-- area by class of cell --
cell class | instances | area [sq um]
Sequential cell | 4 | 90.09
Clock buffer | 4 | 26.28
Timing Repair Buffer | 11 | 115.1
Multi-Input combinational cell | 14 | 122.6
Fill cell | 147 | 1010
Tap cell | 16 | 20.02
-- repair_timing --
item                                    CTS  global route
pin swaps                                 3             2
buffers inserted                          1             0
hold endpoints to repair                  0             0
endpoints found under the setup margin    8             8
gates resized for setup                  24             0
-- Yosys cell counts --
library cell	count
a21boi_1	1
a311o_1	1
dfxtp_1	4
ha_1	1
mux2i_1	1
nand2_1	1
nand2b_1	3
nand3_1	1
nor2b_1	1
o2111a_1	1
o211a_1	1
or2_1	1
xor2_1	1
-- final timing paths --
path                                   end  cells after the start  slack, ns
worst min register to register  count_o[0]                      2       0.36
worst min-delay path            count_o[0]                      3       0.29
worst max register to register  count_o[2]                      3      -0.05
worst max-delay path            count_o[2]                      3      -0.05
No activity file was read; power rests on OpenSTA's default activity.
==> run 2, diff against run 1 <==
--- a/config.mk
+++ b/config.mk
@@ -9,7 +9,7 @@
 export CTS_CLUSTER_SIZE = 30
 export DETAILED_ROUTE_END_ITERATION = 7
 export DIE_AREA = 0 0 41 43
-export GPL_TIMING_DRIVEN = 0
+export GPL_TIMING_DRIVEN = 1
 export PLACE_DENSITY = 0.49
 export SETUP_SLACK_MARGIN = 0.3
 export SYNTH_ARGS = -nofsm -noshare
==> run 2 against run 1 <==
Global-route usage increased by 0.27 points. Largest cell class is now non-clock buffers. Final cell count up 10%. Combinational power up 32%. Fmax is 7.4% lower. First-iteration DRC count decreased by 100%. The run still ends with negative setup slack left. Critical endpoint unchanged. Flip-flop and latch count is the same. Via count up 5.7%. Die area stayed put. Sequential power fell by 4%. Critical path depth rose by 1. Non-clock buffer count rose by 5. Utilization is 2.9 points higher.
## src/rtl/uart_rx_os4.sv

```systemverilog
// 4x-oversampling UART receiver with optional parity, a one-entry valid/ready
// holding register and single-cycle framing/parity/overrun error pulses.
module uart_rx_os4 #(
    parameter int DATA_BITS = 8,
    parameter int PARITY    = 0
) (
    input  logic                 clk,
    input  logic                 rst,
    input  logic                 baudtick,
    input  logic                 rx,
    output logic [DATA_BITS-1:0] rx_data,
    output logic                 rx_valid,
    input  logic                 rx_ready,
    output logic                 framing_err,
    output logic                 parity_err,
    output logic                 overrun,
    output logic                 busy
);

    localparam int IW = $clog2(DATA_BITS);
    localparam logic [IW-1:0] LAST_IDX = IW'(DATA_BITS - 1);

    typedef enum logic [2:0] {
        S_IDLE,
        S_START,
        S_DATA,
        S_PARITY,
        S_STOP,
        S_BRK
    } state_t;

    logic [1:0]           sync_q;
    state_t               state_q;
    logic [1:0]           tick_q;
    logic [IW-1:0]        idx_q;
    logic [DATA_BITS-1:0] shift_q;
    logic                 pmis_q;
    logic [DATA_BITS-1:0] rx_data_q;
    logic                 rx_valid_q;
    logic                 framing_err_q;
    logic                 parity_err_q;
    logic                 overrun_q;
    logic                 busy_q;

    logic rx_s;
    logic accept;
    logic can_load;

    assign rx_s     = sync_q[1];
    assign accept   = rx_valid_q & rx_ready;
    // A new word may enter the holding register if it is empty or being drained now.
    assign can_load = ~rx_valid_q | rx_ready;

    always_ff @(posedge clk) begin
        if (rst) begin
            sync_q <= 2'b11;
        end else begin
            sync_q <= {sync_q[0], rx};
        end
    end

    always_ff @(posedge clk) begin
        if (rst) begin
            state_q       <= S_IDLE;
            tick_q        <= 2'd0;
            idx_q         <= '0;
            shift_q       <= '0;
            pmis_q        <= 1'b0;
            rx_data_q     <= '0;
            rx_valid_q    <= 1'b0;
            framing_err_q <= 1'b0;
            parity_err_q  <= 1'b0;
            overrun_q     <= 1'b0;
            busy_q        <= 1'b0;
        end else begin
            framing_err_q <= 1'b0;
            parity_err_q  <= 1'b0;
            overrun_q     <= 1'b0;
            if (accept) begin
                rx_valid_q <= 1'b0;
            end
            if (baudtick) begin
                tick_q <= tick_q + 2'd1;
                unique case (state_q)
                    S_IDLE: begin
                        if (!rx_s) begin
                            state_q <= S_START;
                            tick_q  <= 2'd0;
                            busy_q  <= 1'b1;
                        end
                    end
                    S_START: begin
                        // Second tick after entry is the middle of the start bit.
                        if (tick_q == 2'd1) begin
                            tick_q <= 2'd0;
                            if (rx_s) begin
                                state_q <= S_IDLE;
                                busy_q  <= 1'b0;
                            end else begin
                                state_q <= S_DATA;
                                idx_q   <= '0;
                                pmis_q  <= 1'b0;
                            end
                        end
                    end
                    S_DATA: begin
                        if (tick_q == 2'd3) begin
                            shift_q <= {rx_s, shift_q[DATA_BITS-1:1]};
                            idx_q   <= idx_q + IW'(1);
                            if (idx_q == LAST_IDX) begin
                                state_q <= (PARITY != 0) ? S_PARITY : S_STOP;
                            end
                        end
                    end
                    S_PARITY: begin
                        if (tick_q == 2'd3) begin
                            pmis_q  <= ((^shift_q) ^ rx_s) != logic'(PARITY == 2);
                            state_q <= S_STOP;
                        end
                    end
                    S_STOP: begin
                        if (tick_q == 2'd3) begin
                            if (!rx_s) begin
                                framing_err_q <= 1'b1;
                                state_q       <= S_BRK;
                            end else begin
                                state_q <= S_IDLE;
                                busy_q  <= 1'b0;
                                if (pmis_q) begin
                                    parity_err_q <= 1'b1;
                                end else if (can_load) begin
                                    rx_data_q  <= shift_q;
                                    rx_valid_q <= 1'b1;
                                end else begin
                                    overrun_q <= 1'b1;
                                end
                            end
                        end
                    end
                    S_BRK: begin
                        // Wait for the line to recover so a break is not seen as a start.
                        if (rx_s) begin
                            state_q <= S_IDLE;
                            busy_q  <= 1'b0;
                        end
                    end
                    default: begin
                        state_q <= S_IDLE;
                        busy_q  <= 1'b0;
                    end
                endcase
            end
        end
    end

    assign rx_data     = rx_data_q;
    assign rx_valid    = rx_valid_q;
    assign framing_err = framing_err_q;
    assign parity_err  = parity_err_q;
    assign overrun     = overrun_q;
    assign busy        = busy_q;

endmodule

```

## config.mk

```make
export PLATFORM = sky130hd
export DESIGN_NAME = uart_rx_os4
export DESIGN_NICKNAME = d
export VERILOG_FILES = /design/src/rtl/uart_rx_os4.sv
export SDC_FILE = /design/constraint.sdc
export NUM_CORES = 1
export LEC_CHECK = 0
export ABC_AREA = 1
export BUFFER_PORTS_ARGS = -buffer_cell sky130_fd_sc_hd__buf_2
export CAP_MARGIN = 20
export CORE_MARGIN = 2
export CORE_UTILIZATION = 41
export DETAILED_ROUTE_END_ITERATION = 7
export GPL_TIMING_DRIVEN = 0
export PLACE_DENSITY = 0.7
export SLEW_MARGIN = 0
export SYNTH_ARGS = -nofsm -noshare
export SYNTH_HDL_FRONTEND = slang
export SYNTH_SLANG_ARGS = --single-unit
```

## constraint.sdc

```tcl
create_clock -name clk -period 1.9 [get_ports clk]
set_clock_uncertainty 0.2 [all_clocks]
set_input_delay 0.095 -clock clk [delete_from_list [all_inputs] [get_ports clk]]
set_output_delay 0.095 -clock clk [all_outputs]
set_load 0.05 [all_outputs]
```

==> results.yml <==
run_status:
  outcome: "finished with violations"
  violations: "negative hold slack"
clock_network:
  clockRootBuffer: "clkbuf_8"
  cts_buffers: 5
  cts_max_level: 2
  insertion_delay_ns: 0.28
  cts_tree: "built"
  clockBufferDepth: 2
  clk_pin_slew_ns: 0.06
  cts_sinks: 32
critical_path:
  r2r.worst_path.cells: 7
  reg2reg_from: "tick_q[0]"
  cp.required_ns: 1.88
  cp-end-kind: "register"
  cp.arrival_ns: 1.72
  reg2reg_to: "rx_data[6]"
  startpoint_type: "register"
  worstPathMaxFanout: 10
  rrSetupSlack_ns: 0.15
  critPathKind: "reg -> reg"
detailed_routing:
  drt-initial-drc-count: 66
  drcViolationCount: 0
  antenna_left: 0
  vias: 1452
  routedWlPerCell_um: 10.1
  vias_per_cell: 4.61
  drt-total-wl_mm: 3.17
  drt-pass1-iter-count: 4
floorplan:
  rows: 23
  die_h_um: 68.3
  die_x_um: 68.3
  io_pins: 18
  core_area_mm2: 0.00400
  die-area_mm2: 0.00467
  initial_core_util_pct: 42.4
power:
  power.density_mw_per_mm2: 654
  ir_drop_mv: 0.407
  power.leakage_nw: 0.887
sta:
  period_minus_slack_ns: 1.75
  slew_violations: 0
  maxSlewHeadroom_pct: 71.0
  setup-tns-final_ns: 0
  fin_crit_sh_pct: 92.0
  whs_ns: -0.00118
  fmax_ghz: 0.572
  rsz0062_at_grt: "no"
  setup_viol: 0
  hold_violations: 1
  worst_slew_pin_slew_ns: 0.435
yosys:
  avgSynthCellArea_um2: 7.09
  synth-seq-area-share_pct: 37.8
  syn_area_mm2: 0.00170
  yosys_warnings: 0
  netlist-cell-type-count: 28
  syn_nets: 249
  ys_seq_elements: 32
  syn_inst: 239
min_path:
  hold_end: "state_q[2]"
  hold_path_class: "in -> reg"
  whs_path_depth: 2
  hold_start: "rst"
layout:
  drive_gt1_share_pct: 22.6
  fillers: 392
  regArea_um2: 641
  layout.nets: 275
  insertedDiodeCount: 0
  multi_input_area_um2: 878
  final_util_pct: 48.7
  area_growth_syn_to_layout_pct: 14.9
placement:
  numPortBuffers: 16
  dp_hpwl_mm: 2.33
  gp_congestion: 0.930
global_routing:
  antenna_found_initial: 0
  grt_max_degree: 11
  grt_pass1_wl_mm: 5.40
  grtUsageTotal_pct: 15.6
  grt_pass1_vias: 1337
  overflow: 0
flow_run:
  timing.max_cap.violations: 0
[worst max path at each step]
stage / startpoint / end / slack, ns / cells after the start
after floorplan: tick_q[0] / rx_data[6] / 0.29 / 7
after global placement: tick_q[0] / rx_data[7] / 0.14 / 7
after detailed placement: tick_q[0] / rx_data[6] / 0.13 / 7
after CTS: tick_q[0] / rx_data[6] / 0.11 / 7
after global routing: tick_q[0] / rx_data[7] / 0.03 / 7
final: tick_q[0] / rx_data[6] / 0.15 / 7
[sequential cells by signal, indices dropped and copies added, names as in the netlist, 2 cells and up]
signal	flops
idx_q	3
rx_data	8
shift_q	8
state_q	3
sync_q	2
tick_q	2
[final cells by class]
type	instances	share of cell area (%)
clock inverter	1	0.257
buffer	5	1.48
multi-input combinational	162	45.1
timing repair buffer	19	5.65
sequential	32	32.9
tap	50	3.21
inverter	40	7.71
clock buffer	6	3.73
[metrics by stage]
stage / total power, mW / setup WS (ns) / area [µm²] / cells
3_5_place_dp: 0.795 / 0.126 / 1840 / 305
5_1_grt: 1.33 / 0.0321 / 1950 / 315
3_3_place_gp: 0.795 / 0.138 / 1840 / 305
2_1_floorplan: 0.773 / 0.286 / 1700 / 239
6_report: 1.27 / 0.151 / 1950 / 315
4_1_cts: 1.29 / 0.106 / 1950 / 315
[metal layers]
metal	share of wire (%)	GRT usage, %
met3	3.7	4.93
met2	45	26.5
met1	50	17.8
met4	1.5	6.75
met5	0	0
[cell usage in the layout (no fill, tap or decap), types with 2 or more instances in the layout]
master | Yosys | routed
or2_2 | 2 | 2
nand2_2 | 5 | 5
nor2_2 | 4 | 4
nand2_1 | 54 | 54
inv_1 | 33 | 33
dlygate4sd3_1 | 0 | 3
nor2_1 | 19 | 19
nand3_1 | 13 | 13
nor2_4 | 3 | 3
ha_1 | 5 | 4
inv_2 | 7 | 7
a21oi_2 | 8 | 8
o21ai_0 | 8 | 8
clkbuf_8 | 0 | 5
dfxtp_1 | 32 | 32
clkbuf_1 | 2 | 3
a21oi_1 | 17 | 17
buf_2 | 2 | 18
o21ai_1 | 14 | 14
[critical path: stages (launching register included)]
cell and delay [ns]:
dfxtp_1 0.40, ha_2 0.26, nand2_2 0.11, nor3_4 0.17
nand3_4 0.14, buf_6 0.18, o21ai_1 0.12, a21oi_1 0.05
[timing repair]
action	CTS	global route
hold buffers	3	0
endpoints found under the hold margin	5	0
gates resized for setup	0	1
endpoints found under the setup margin	0	2
setup buffers	0	0
[where the power goes]
part	internal (mW)	switching, mW	total (mW)
Clock	0.249	0.241	0.490
Sequential	0.680	0.00915	0.689
Combinational	0.0347	0.0612	0.0959
Total	0.963	0.312	1.27
[Yosys cell counts, drive strengths merged]
master,number,area (µm²)
nand3,15,92.6
buf,3,21.3
nand2,60,245
inv,40,150
nor4,1,6.26
nor3,2,21.3
dfxtp,32,641
a21oi,25,155
o22ai,1,6.26
o21ai,22,110
or2,2,12.5
nor3b,2,26.3
ha,5,62.6
clkbuf,2,7.51
a211oi,1,7.51
nor2,26,130
[cell families after synthesis]
group,Yosys count,share of synthesized area (%)
compound gates,49,16.5
fa+ha+maj,5,3.69
buf+inv,45,10.6
flops,32,37.8
simple gates,108,31.5
Note: power is estimated with default switching activity, not from simulation.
⁂
#### [What the task requires]
Lines containing the word "against" must be found in the data above and copied.

#### [Answer section]
==> run 2, diff against run 1 <==
==> run 2 against run 1 <==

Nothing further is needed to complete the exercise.